The other thing though is that my D.C. we’re placed out of area, and their birth family have never been a risk to them. You can make your own decision on this one.

veejayteekay · 11/06/2020 09:24

It all depends on a lot of context and factors about your child's individual circumstances. Their social worker should be helping you understand what the particular risks are for your child. This is not a judgement at all of other ppl but I've never particularly been that bothered about the concept of posting photos of my little one even if he had been a birth child as I figure anyone that loves and cares about him would be talking to us via WhatsApp and usually see h in person often enough anyway so I'm not sure what I'd be posting for. I have my own views about sharing a child's image before they are at an age to decide for themselves but that's just it. My views. I understand other ppl feel differently. Our social worker specifically told us a condition would be that we don't post his image or identifying info because of risk issues associated with birth family so that made it easier for us in a way but if it's less clear cut then that it may be about using your discretion and deciding what your personal comfort level is. You do hear horror stories about bortr families tracking down but tbh in reality that's very unlikely that they would manage to connect all the dots to find you given the level of confidentiality on adoption, but if you do.provode a lot of info about your child being adopted, their name, photos or their face and on places easy to identify in photos etc then yes you are taking an informed risk about someone being able to put those things all together. But everyone is different and I think in the end it's down to you as a parent to defide what you're happy with around your lifestyle and guidance your social worker has given about your individual child xx

heycorona · 11/06/2020 10:28

I put photos of my son on social media, but he was only 6 months old when he came home so has changed a lot in the last 2 years.
At first I I didn't, but over time I have.

The adoption has never been mentioned on there, people 'know' but if it was ever written on there then I would delete it. I also have everything closed down so only friends can see posts/photos etc.

Teacher12345 · 11/06/2020 17:13

I put my DD on SM but she was 11 months when she came to us, we are 50 miles away from family and she is not recognisable from the baby she arrived as.
That said, we are still careful. I would never post a shot of her in school uniform and I have my facebook locked down so randoms cannot see anything. Only actual friends and family on there. Not Joanne who I went to school with and her mum.

gerbilgirl · 15/06/2020 21:07

We were really strict about no photos on anything to start with, but have relaxed it a bit as time has passed.

School use their photos on class blogs, our eldest felt very left out before we allowed this, and it's only photos no names.

Our social media is quite locked down anyway but restrict any photo posts to specific people.

It is a difficult decision but only you know what feels right for you.

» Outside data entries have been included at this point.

### config.mk
export PLATFORM = sky130hd
export DESIGN_NAME = ssr_status_report
export DESIGN_NICKNAME = d
export VERILOG_FILES = /design/src/rtl/ssr_pkg.sv /design/src/rtl/ssr_status_group.sv /design/src/rtl/ssr_status_report.sv
export SDC_FILE = /design/constraint.sdc
export NUM_CORES = 1
export LEC_CHECK = 0
export BUFFER_PORTS_ARGS = -buffer_cell sky130_fd_sc_hd__buf_2
export CORE_AREA = 2 2 167 169
export CTS_CLUSTER_DIAMETER = 150
export DETAILED_ROUTE_END_ITERATION = 7
export DIE_AREA = 0 0 169 171
export GPL_TIMING_DRIVEN = 0
export PLACE_DENSITY = 0.76
export SETUP_SLACK_MARGIN = 0.4
export SYNTH_ARGS = -nofsm -noshare
export SYNTH_HDL_FRONTEND = slang
export SYNTH_SLANG_ARGS = --single-unit
### constraint.sdc
create_clock -name mclk -period 1.95 [get_ports mclk]
set_input_delay 0.0975 -clock mclk [delete_from_list [all_inputs] [get_ports mclk]]
set_output_delay 0.0975 -clock mclk [all_outputs]
set_load 0.005 [all_outputs]
### src/rtl/ssr_pkg.sv
// status reporting package: register map, field positions, reset values, carriers
// assumes a 32-bit classic wishbone bus with byte addresses
package ssr_pkg;

   localparam int NUM_GROUPS = 4;
   localparam int GRP_W = 16;

   // group index, address bits [6:5]
   localparam logic [1:0] GRP_OPER = 2'h0;
   localparam logic [1:0] GRP_QUES = 2'h1;
   localparam logic [1:0] GRP_DEV = 2'h2;
   localparam logic [1:0] GRP_STD = 2'h3;

   // word offsets inside a group window
   localparam logic [4:0] FLD_COND = 5'h00;
   localparam logic [4:0] FLD_PTR = 5'h04;
   localparam logic [4:0] FLD_NTR = 5'h08;
   localparam logic [4:0] FLD_EVT = 5'h0c;
   localparam logic [4:0] FLD_ENA = 5'h10;

   // summary block
   localparam logic [7:0] OFS_STB = 8'h80;
   localparam logic [7:0] OFS_SRE = 8'h84;
   localparam logic [7:0] OFS_CTRL = 8'h88;

   // control word bits (write only)
   localparam int CTRL_CLS = 0;
   localparam int CTRL_PRESET = 1;

   // status byte bit positions
   localparam int STB_DEV = 1;
   localparam int STB_ERRQ = 2;
   localparam int STB_QUES = 3;
   localparam int STB_MAV = 4;
   localparam int STB_ESB = 5;
   localparam int STB_RQS = 6;
   localparam int STB_OPER = 7;

   // valid bits: 16-bit groups drop bit 15, byte groups keep the low byte
   localparam logic [15:0] MASK16 = 16'h7fff;
   localparam logic [15:0] MASK8 = 16'h00ff;
   localparam logic [15:0] GRP_VALID [NUM_GROUPS] = '{MASK16, MASK16, MASK16, MASK8};

   localparam logic [15:0] PTR_PRESET = 16'hffff;
   localparam logic [15:0] NTR_PRESET = 16'h0000;
   localparam logic [15:0] ENA_RESET = 16'h0000;
   localparam logic [7:0] SRE_RESET = 8'h00;
   // rqs is never an enable source
   localparam logic [7:0] SRE_MASK = 8'hbf;

   typedef struct packed {
      logic cyc;
      logic stb;
      logic we;
      logic [7:0] adr;
      logic [3:0] sel;
      logic [31:0] dat;
   } ssr_wb_req_type;

   typedef struct packed {
      logic ack;
      logic [31:0] dat;
   } ssr_wb_rsp_type;

   typedef struct packed {
      logic [15:0] cond;
      logic [15:0] prev;
      logic [15:0] ptr;
      logic [15:0] ntr;
      logic [15:0] evt;
      logic [15:0] ena;
   } ssr_grp_state_type;

   typedef struct packed {
      logic ack;
      logic [31:0] rdat;
      logic [7:0] sre;
      logic srq;
      logic mav;
      logic errq;
   } ssr_top_state_type;

endpackage

### src/rtl/ssr_status_group.sv
// one status group: condition, transition filters, latched event, enable, summary
// assumes condition inputs are synchronous to mclk
`timescale 1ns/1ps
module ssr_status_group #(
   parameter logic [15:0] VALID = ssr_pkg::MASK16
) (
   // clock and reset
   input wire logic mclk,
   input wire logic rst_b,
   // live condition
   input wire logic [15:0] cond_in,
   // host side controls
   input wire logic [15:0] wr_data,
   input wire logic [1:0] ptr_we,
   input wire logic [1:0] ntr_we,
   input wire logic [1:0] ena_we,
   input wire logic evt_clr,
   input wire logic preset,
   // register images
   output ssr_pkg::ssr_grp_state_type view,
   output logic summary
);

   localparam ssr_pkg::ssr_grp_state_type RST_STATE = '{
      cond: 16'h0000, prev: 16'h0000, ptr: ssr_pkg::PTR_PRESET & VALID,
      ntr: ssr_pkg::NTR_PRESET, evt: 16'h0000, ena: ssr_pkg::ENA_RESET};

   ssr_pkg::ssr_grp_state_type s_reg, s_next;
   logic [15:0] qual_set;

   function automatic logic [15:0] merge(input logic [15:0] old, input logic [15:0] nw, input logic [1:0] be);
      merge = {be[1] ? nw[15:8] : old[15:8], be[0] ? nw[7:0] : old[7:0]};
   endfunction

   // masked rise or fall, as chosen by the filters
   assign qual_set = ((s_reg.cond & ~s_reg.prev & s_reg.ptr) | (~s_reg.cond & s_reg.prev & s_reg.ntr)) & VALID;

   always_comb begin
      s_next = s_reg;
      s_next.cond = cond_in & VALID;
      s_next.prev = s_reg.cond;
      // filters keep their value across clears and reads
      s_next.ptr = merge(s_reg.ptr, wr_data, ptr_we) & VALID;
      s_next.ntr = merge(s_reg.ntr, wr_data, ntr_we) & VALID;
      if (preset) begin
         s_next.ptr = ssr_pkg::PTR_PRESET & VALID;
         s_next.ntr = ssr_pkg::NTR_PRESET;
      end
      s_next.ena = merge(s_reg.ena, wr_data, ena_we) & VALID;
      // a new event beats a clear in the same cycle
      s_next.evt = ((evt_clr ? 16'h0000 : s_reg.evt) | qual_set) & VALID;
   end

   always_ff @(posedge mclk) begin
      if (!rst_b) begin
         s_reg <= RST_STATE;
      end else begin
         s_reg <= s_next;
      end
   end

   assign view = s_reg;
   assign summary = |(s_reg.evt & s_reg.ena);
endmodule

### src/rtl/ssr_status_report.sv
// status reporting top: four status groups, status byte, service request line,
// classic wishbone register slave
// assumes condition, queue and bus inputs are synchronous to mclk
//
// Chosen here: the register addresses and the Wishbone slave port.
`timescale 1ns/1ps

// Summary of operation
// - condition registers track live state every cycle and are read only
// - event bit sets on a rise or fall only when that filter bit allows
// - both filters are host read/write; clears and reads never change them
// - preset loads negative filter with zeros, positive filter with ones
// - a set event bit holds until the event register is cleared
// - event register is read only, cleared by its read or clear-status
// - group summary is the or of event anded with enable
// - enable registers are read/write; reading leaves them unchanged
// - every group holds condition, both filters, event and enable
// - service request asserts while any enabled status byte bit is set
// - status byte bit 4 (weight 16) shows queued output data
// - reading the request enable mask returns the weighted enabled bits
// - with no request enabled the block never signals, only answers reads
// - status byte and standard event apart from operation and questionable
// - operation and questionable are 16 bits; byte groups are 8 bits
// - top bit of every 16-bit group is unused and reads zero
// - message available clears once all queued output has been read
module ssr_status_report (
   // clock and reset
   input wire logic mclk,
   input wire logic rst_b,
   // wishbone slave
   input ssr_pkg::ssr_wb_req_type wb_req,
   output ssr_pkg::ssr_wb_rsp_type wb_rsp,
   // live conditions
   input wire logic [15:0] oper_cond,
   input wire logic [15:0] ques_cond,
   input wire logic [15:0] dev_cond,
   input wire logic [7:0] std_cond,
   // queue levels
   input wire logic err_queue_nonempty,
   input wire logic out_queue_nonempty,
   // service request line toward the controller
   output logic srq
);

   localparam ssr_pkg::ssr_top_state_type RST_STATE = '{
      ack: 1'b0, rdat: 32'h0000_0000, sre: ssr_pkg::SRE_RESET,
      srq: 1'b0, mav: 1'b0, errq: 1'b0};

   ssr_pkg::ssr_top_state_type s_reg, s_next;

   // per group wiring
   logic [15:0] cond_all [ssr_pkg::NUM_GROUPS];
   ssr_pkg::ssr_grp_state_type view [ssr_pkg::NUM_GROUPS];
   logic [ssr_pkg::NUM_GROUPS-1:0] sum;
   logic [1:0] ptr_we [ssr_pkg::NUM_GROUPS];
   logic [1:0] ntr_we [ssr_pkg::NUM_GROUPS];
   logic [1:0] ena_we [ssr_pkg::NUM_GROUPS];
   logic [ssr_pkg::NUM_GROUPS-1:0] evt_clr;

   // decode
   logic hit;
   logic wr;
   logic rd;
   logic in_grp;
   logic [1:0] grp;
   logic [4:0] fld;
   logic cls;
   logic preset;
   logic [7:0] stb_img;
   logic req_any;
   logic [31:0] rd_mux;

   assign cond_all[ssr_pkg::GRP_OPER] = oper_cond;
   assign cond_all[ssr_pkg::GRP_QUES] = ques_cond;
   assign cond_all[ssr_pkg::GRP_DEV] = dev_cond;
   assign cond_all[ssr_pkg::GRP_STD] = {8'h00, std_cond};

   // one access per request; ack is never repeated back to back
   assign hit = wb_req.cyc & wb_req.stb & ~s_reg.ack;
   assign wr = hit & wb_req.we;
   assign rd = hit & ~wb_req.we;
   assign in_grp = ~wb_req.adr[7];
   assign grp = wb_req.adr[6:5];
   assign fld = wb_req.adr[4:0];

   assign cls = wr & (wb_req.adr == ssr_pkg::OFS_CTRL) & wb_req.sel[0]
                & wb_req.dat[ssr_pkg::CTRL_CLS];
   assign preset = wr & (wb_req.adr == ssr_pkg::OFS_CTRL) & wb_req.sel[0]
                   & wb_req.dat[ssr_pkg::CTRL_PRESET];

   // all four groups sit in group windows, status byte and request enable in the
   // summary window
   always_comb begin
      for (int g = 0; g < ssr_pkg::NUM_GROUPS; g++) begin
         ptr_we[g] = 2'h0;
         ntr_we[g] = 2'h0;
         ena_we[g] = 2'h0;
         if (wr && in_grp && (grp == 2'(g))) begin
            if (fld == ssr_pkg::FLD_PTR) begin
               ptr_we[g] = wb_req.sel[1:0];
            end
            if (fld == ssr_pkg::FLD_NTR) begin
               ntr_we[g] = wb_req.sel[1:0];
            end
            if (fld == ssr_pkg::FLD_ENA) begin
               ena_we[g] = wb_req.sel[1:0];
            end
         end
         // reading the event word empties it; clear-status empties all
         evt_clr[g] = cls | (rd & in_grp & (grp == 2'(g)) & (fld == ssr_pkg::FLD_EVT));
      end
   end

   genvar gi;
   generate
      for (gi = 0; gi < ssr_pkg::NUM_GROUPS; gi++) begin : g_grp
         ssr_status_group #(
            .VALID(ssr_pkg::GRP_VALID[gi])
         ) u_grp (
            .mclk(mclk),
            .rst_b(rst_b),
            .cond_in(cond_all[gi]),
            .wr_data(wb_req.dat[15:0]),
            .ptr_we(ptr_we[gi]),
            .ntr_we(ntr_we[gi]),
            .ena_we(ena_we[gi]),
            .evt_clr(evt_clr[gi]),
            .preset(preset),
            .view(view[gi]),
            .summary(sum[gi])
         );
      end
   endgenerate

   // status byte; bit 0 is unused and reads zero
   always_comb begin
      stb_img = 8'h00;
      stb_img[ssr_pkg::STB_DEV] = sum[ssr_pkg::GRP_DEV];
      stb_img[ssr_pkg::STB_ERRQ] = s_reg.errq;
      stb_img[ssr_pkg::STB_QUES] = sum[ssr_pkg::GRP_QUES];
      stb_img[ssr_pkg::STB_MAV] = s_reg.mav;
      stb_img[ssr_pkg::STB_ESB] = sum[ssr_pkg::GRP_STD];
      stb_img[ssr_pkg::STB_RQS] = s_reg.srq;
      stb_img[ssr_pkg::STB_OPER] = sum[ssr_pkg::GRP_OPER];
   end

   // rqs is excluded so the line cannot hold itself up
   assign req_any = |(stb_img & s_reg.sre & ssr_pkg::SRE_MASK);

   // read mux; reads have no side effect except on the event word
   always_comb begin
      rd_mux = 32'h0000_0000;
      if (in_grp) begin
         case (fld)
            ssr_pkg::FLD_COND: rd_mux = {16'h0000, view[grp].cond};
            ssr_pkg::FLD_PTR: rd_mux = {16'h0000, view[grp].ptr};
            ssr_pkg::FLD_NTR: rd_mux = {16'h0000, view[grp].ntr};
            ssr_pkg::FLD_EVT: rd_mux = {16'h0000, view[grp].evt};
            ssr_pkg::FLD_ENA: rd_mux = {16'h0000, view[grp].ena};
            default: rd_mux = 32'h0000_0000;
         endcase
      end else begin
         case (wb_req.adr)
            ssr_pkg::OFS_STB: rd_mux = {24'h00_0000, stb_img};
            ssr_pkg::OFS_SRE: rd_mux = {24'h00_0000, s_reg.sre};
            default: rd_mux = 32'h0000_0000;
         endcase
      end
   end

   always_comb begin
      s_next = s_reg;
      s_next.ack = hit;
      s_next.rdat = rd ? rd_mux : 32'h0000_0000;
      if (wr && (wb_req.adr == ssr_pkg::OFS_SRE) && wb_req.sel[0]) begin
         s_next.sre = wb_req.dat[7:0] & ssr_pkg::SRE_MASK;
      end
      // queue levels follow their sources; no latching here
      s_next.mav = out_queue_nonempty;
      s_next.errq = err_queue_nonempty;
      s_next.srq = req_any;
   end

   always_ff @(posedge mclk) begin
      if (!rst_b) begin
         s_reg <= RST_STATE;
      end else begin
         s_reg <= s_next;
      end
   end

   assign wb_rsp = '{ack: s_reg.ack, dat: s_reg.rdat};
   assign srq = s_reg.srq;
endmodule

==> impl_metrics.json, run 1 <==
{
  "status": "finished, final reports clean",
  "crit_required_ns": 2.42,
  "crit_path_end_kind": "register",
  "drv_cap": 0,
  "die_w_um": 169,
  "max_freq_mhz": 535,
  "period_minus_slack_ns": 1.87,
  "wire_per_inst_um": 28.3,
  "cts_buffers": 37,
  "dp_hpwl_mm": 43.0,
  "clock_latency_ns": 0.54,
  "yosysWarnings": 0,
  "htreeDepth": 2,
  "critPathArrivalTime_ns": 2.34,
  "clockRootBuffer": "clkbuf_16",
  "yosysTopAreaCell": "dfxtp_1",
  "top_layer": "met4",
  "leakage_nw": 7.26,
  "drt-met1-wl_mm": 23.7,
  "period_share": 0.958,
  "start_util": 0.536,
  "die_h_um": 171,
  "synth-main-ff-cell": "dfxtp_1",
  "postRouteAntennaNets": 0,
  "ys_ff_latch": 344,
  "drt_wl_total_mm": 64.8,
  "critPathKind": "register to register",
  "fin_util": 0.732,
  "gp_congestion": 1.01,
  "clk_path_buf_depth": 3,
  "synth_edf_count": 0,
  "cts_sinks": 344,
  "num_rows": 61,
  "tightest_slew_ns": 0.968,
  "slew_headroom": 0.355,
  "vdd_ir_drop_max_uv": 750,
  "synthArstFlopShare": 0,
  "rsz0062_at_grt": "true",
  "min_path_type": "input pin to register",
  "antenna_found_initial": 0,
  "ys_types": 44,
  "drc_errors": 0,
  "synthToLayoutAreaGrowth_pct": 36.4,
  "core_um2": 27300,
  "path_clk_slew_ns": 0.07,
  "via_per_inst": 6.64,
  "synth_top_area_share": 0.470,
  "dieArea_um2": 28900,
  "setup_viol": 0,
  "post_synth.cell_area_avg_um2": 8.90,
  "io-pin-count": 141,
  "skew_ns": 0.0205,
  "layout.nets": 2024,
  "path_max_fanout": 7,
  "p_per_area_nw_per_um2": 802,
  "hold_violations": 0,
  "synthTopCellsByArea": "dfxtp_1 47%, o21ai_0 8.2%, nand2_1 7.4%",
  "ys_seq_area_frac": 0.470,
  "start_kind": "register",
  "first_pass_iters": 8,
  "synth_cells": 1646,
  "design_area_um2": 20000,
  "grt_overflow": 0,
  "grt_pass1_wl_mm": 88.2,
  "met3_length_mm": 9.57,
  "grt_usage": 0.422,
  "wl_met2_mm": 27.1,
  "grt_pass1_vias": 13500,
  "slew_viol_final": 0,
  "syn-cell-area_um2": 14700,
  "reg2reg_slack_ns": 0.08,
  "numPortBuffers": 92,
  "largest_reg_flops": 318,
  "vias": 15200,
  "layout_setup_ws_ns": 0.0823,
  "cts_tree": "done",
  "grt_max_degree": 14,
  "dpl_cell_area_um2": 15600,
  "pre_cts_ws_ns": -0.649,
  "drive_gt1_frac": 0.309,
  "power_mw": 16.0,
  "whs_ns": 0.0667,
  "first_iter_violations": 2097
}
==> worst max-delay path, cell delays in order, from the launching register on <==
cell       delay, ns
dfxtp_2         0.32
and4bb_4        0.39
buf_6           0.13
nand3_4         0.16
clkbuf_16       0.25
nor2_4          0.26
nand2_2         0.10
a21oi_2         0.19
==> Yosys cell counts (2+ instances only) <==
cell        n
a211o_1     2
a21oi_1   113
a21oi_2     3
a222oi_1    4
a22o_1     54
a22oi_1    54
a31oi_1    10
and2_1    114
and3_1      6
buf_1       2
buf_2      16
buf_4      45
clkbuf_1   89
dfxtp_1   344
inv_1       3
mux2i_1    35
mux4_2     40
nand2_1   287
nand2b_1    2
nand3_1    62
nand3b_1   53
nand4_1     6
nor2_1     28
nor2b_1     5
nor3_1      3
o211ai_1    2
o21ai_0   241
o22ai_1     5
or2_2       3
==> power by group <==
part / internal, mW / switching, mW
Sequential: 7.23 / 0.218
Clock: 4.12 / 2.99
Combinational: 0.638 / 0.838
Total: 12.0 / 4.05
==> metal layers <==
metal,up-vias,global-route usage
li1,6332,-
met1,7180,0.555
met2,1341,0.632
met3,331,0.133
met4,0,0.201
met5,-,0
==> worst paths after layout <==
check | startpoint | endpoint | cells after the start
max | wb_rsp[32]$_SDFF_PN0_ | g_grp[1].u_grp.view[41]$_SDFFE_PP0P_ | 7
min | wb_req[14] | g_grp[2].u_grp.view[14]$_SDFFE_PN0P_ | 3
max reg2reg | wb_rsp[32]$_SDFF_PN0_ | g_grp[1].u_grp.view[41]$_SDFFE_PP0P_ | 7
min reg2reg | srq$_SDFF_PN0_ | wb_rsp[6]$_SDFF_PP0_ | 2
==> timing repair <==
| item | 4_1_cts | 5_1_grt |
|---|---|---|
| endpoints found under the setup margin | 245 | 235 |
| resized for setup | 182 | 380 |
| hold endpoints to repair | 77 | 0 |
| pin swaps | 14 | 175 |
| cloned | 9 | 5 |
| hold buffers | 64 | 0 |
| buffers inserted | 17 | 29 |
==> cell type report <==
cell class | count | area (um^2)
Timing Repair Buffer | 216 | 1960
Tap cell | 346 | 433
Antenna cell | 1 | 2.50
Multi-Input combinational cell | 1161 | 8250
Buffer | 153 | 1220
Clock buffer | 48 | 1030
Inverter | 4 | 15.0
Fill cell | 1935 | 7340
Clock inverter | 15 | 164
Sequential cell | 344 | 6910
==> through the flow <==
| stage | std cells | setup TNS (ns) |
|---|---|---|
| 4_1_cts | 2253 | 0 |
| 3_5_place_dp | 2100 | -61.50 |
| 6_report | 2288 | 0 |
| 2_1_floorplan | 1662 | 0 |
| 3_3_place_gp | 2100 | -55.58 |
| 5_1_grt | 2287 | 0 |
==> cells by family after synthesis <==
logic type      share of synthesized area
simple gates                        0.193
flops                               0.470
compound gates                      0.197
other cells                      0.000256
buf+inv                            0.0536
mux                                0.0854
==> placed cells by master, fill, tap and decap left out, types with 5 or more instances in the layout <==
cell           instances
a21oi_1               53
a21oi_2               60
a22o_1                54
a22oi_1               37
a22oi_2               17
a31oi_4                9
and2_1               114
buf_12                24
buf_2                100
buf_4                 53
buf_6                 37
clkbuf_1              61
clkbuf_16             49
clkbuf_2               9
clkbuf_4               5
clkbuf_8               9
clkinv_2               9
conb_1                17
dfxtp_1              328
dfxtp_2               15
dlygate4sd3_1         64
mux2i_1               35
mux4_2                40
nand2_1              234
nand2_2               36
nand2_4               17
nand3_1               43
nand3_2               16
nand3b_1              53
nand4_1                6
nor2_1                 5
nor2_4                22
nor2b_1                5
o21ai_0              165
o21ai_1               45
o21ai_2               26
o21ai_4                5
Power figures use the tool's default switching activity.
==> inputs of run 2 (changes only) <==
Settings changed: CORE_AREA 2 2 167 169 to 2 2 176 178, DIE_AREA 0 0 169 171 to 0 0 178 180, SYNTH_HIERARCHICAL set to 1.
==> impl_metrics.json, run 2 <==
{
  "status": "finished, violations left",
  "violations": "DRC",
  "final_common_cell": "dfxtp_1",
  "via_per_inst": 5.72,
  "slew_viol_final": 0,
  "grt_pass1_vias": 12600,
  "setup_viol": 0,
  "htreeDepth": 2,
  "post_synth.cell_area_avg_um2": 10.5,
  "period_minus_slack_ns": 1.93,
  "min_path_type": "input pin to register",
  "drv_cap": 0,
  "yosysWarnings": 6,
  "path_clk_slew_ns": 0.06,
  "grt_overflow": 0,
  "gp_congestion": 1.04,
  "grt_max_degree": 15,
  "multi_input_area_um2": 8520,
  "skew_ns": 0.0154,
  "grt_pass1_wl_mm": 75.7,
  "dp_hpwl_mm": 36.6,
  "path_max_fanout": 10,
  "period_share": 0.990,
  "fill_cells": 2202,
  "largest_reg_flops": 318,
  "io-pin-count": 141,
  "fin_cells": 2282,
  "critPathArrivalTime_ns": 2.39,
  "fin_util": 0.682,
  "critPathLaunch": "wb_rsp[32]$_SDFF_PN0_",
  "num_rows": 64,
  "max_freq_mhz": 518,
  "die_h_um": 180,
  "tightest_slew_ns": 0.969,
  "vdd_ir_drop_max_uv": 577,
  "leakage_nw": 7.94,
  "vias": 13100,
  "synth_cells": 1555,
  "first_pass_iters": 8,
  "antenna_found_initial": 2,
  "cts_sinks": 345,
  "slew_headroom": 0.351,
  "critPathKind": "register to register",
  "clk_path_buf_depth": 3,
  "drive_gt1_frac": 0.319,
  "rsz0062_at_grt": "true",
  "clockRootBuffer": "clkbuf_16",
  "synthToLayoutAreaGrowth_pct": 26.6,
  "layout_setup_ws_ns": 0.0188,
  "grt_usage": 0.314,
  "postRouteAntennaNets": 0,
  "hold_start": "wb_req[5]",
  "die_w_um": 178,
  "regArea_um2": 6960,
  "first_iter_violations": 1557,
  "numPortBuffers": 100,
  "drc_errors": 6,
  "final_cell_mix": "311 x dfxtp_1, 158 x buf_4, 157 x mux2i_1",
  "pre_cts_ws_ns": -0.468,
  "syn-cell-area_um2": 16300,
  "r2r-start": "wb_rsp[32]$_SDFF_PN0_",
  "wire_per_inst_um": 22.3,
  "cts_buffers": 38,
  "drt_wl_total_mm": 50.8,
  "dieArea_um2": 32000,
  "layout.nets": 1964,
  "hold_violations": 0,
  "cts_tree": "done",
  "clock_latency_ns": 0.53,
  "crit_path_end_kind": "register",
  "core_um2": 30200,
  "p_per_area_nw_per_um2": 798,
  "start_kind": "register",
  "crit_required_ns": 2.41,
  "dpl.cell_count": 2117,
  "start_util": 0.539
}
-- run 2: layout make-up --
| type | instances | area share |
|---|---|---|
| multi-input combinational | 1042 | 0.414 |
| antenna | 1 | 0.000121 |
| timing repair buffer | 196 | 0.0697 |
| clock buffer | 53 | 0.0539 |
| clock inverter | 15 | 0.0103 |
| inverter | 1 | 0.000182 |
| buffer | 233 | 0.0897 |
| tap | 396 | 0.0241 |
| sequential | 345 | 0.338 |
-- run 2: per-layer routing --
metal  wire (um)  share of wire  global-route usage
met2       22000           0.43               0.469
met1       20600           0.41               0.435
met5          13        0.00026                   0
met4        2100          0.041               0.124
met3        6110           0.12              0.0819
-- run 2: worst max-delay path: stages, from the launching register on --
cell      delay (ns)
dfxtp_1         0.30
nand3b_1        0.16
buf_6           0.14
nor3_1          0.39
nand2_2         0.32
a31oi_1         0.39
a41o_1          0.17
-- run 2: worst paths after layout --
check,endpoint,slack [ns],depth (start not counted)
setup reg to reg,wb_rsp[6]$_SDFF_PP0_,0.02,6
hold reg to reg,g_grp[0].u_grp/view[66]$_SDFF_PN0_,0.48,1
setup / recovery,wb_rsp[6]$_SDFF_PP0_,0.02,6
hold / removal,g_grp[0].u_grp/view[37]$_SDFFE_PP0P_,0.03,3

UnderTheNameOfSanders · 18/06/2020 08:58

We've been strict on no photos online anywhere (but do allow class photos as those aren't put online).
But this is because:
a) we send good quality photos to birth family
b) birth family live relatively close

UKABC · 27/06/2020 09:09

After the adoption order it’s really your decision to make, depending on your child’s circumstances (e.g. geographic distance from you and the biological family, reason why the child was removed from their biological family) and also some social media parameters (e.g. is your social media private that only friends and family can see; do you only have friends/family in our list, rather than a wider group of people that you don’t really know well)? In our case we haven’t really posted anything in our social media, because nowadays we communicate with friends and family via Whatsapp so we end up sharing photos and videos with them there. We don’t really use social media anymore. However, I don’t think the issue is social media itself, but how private your social media is.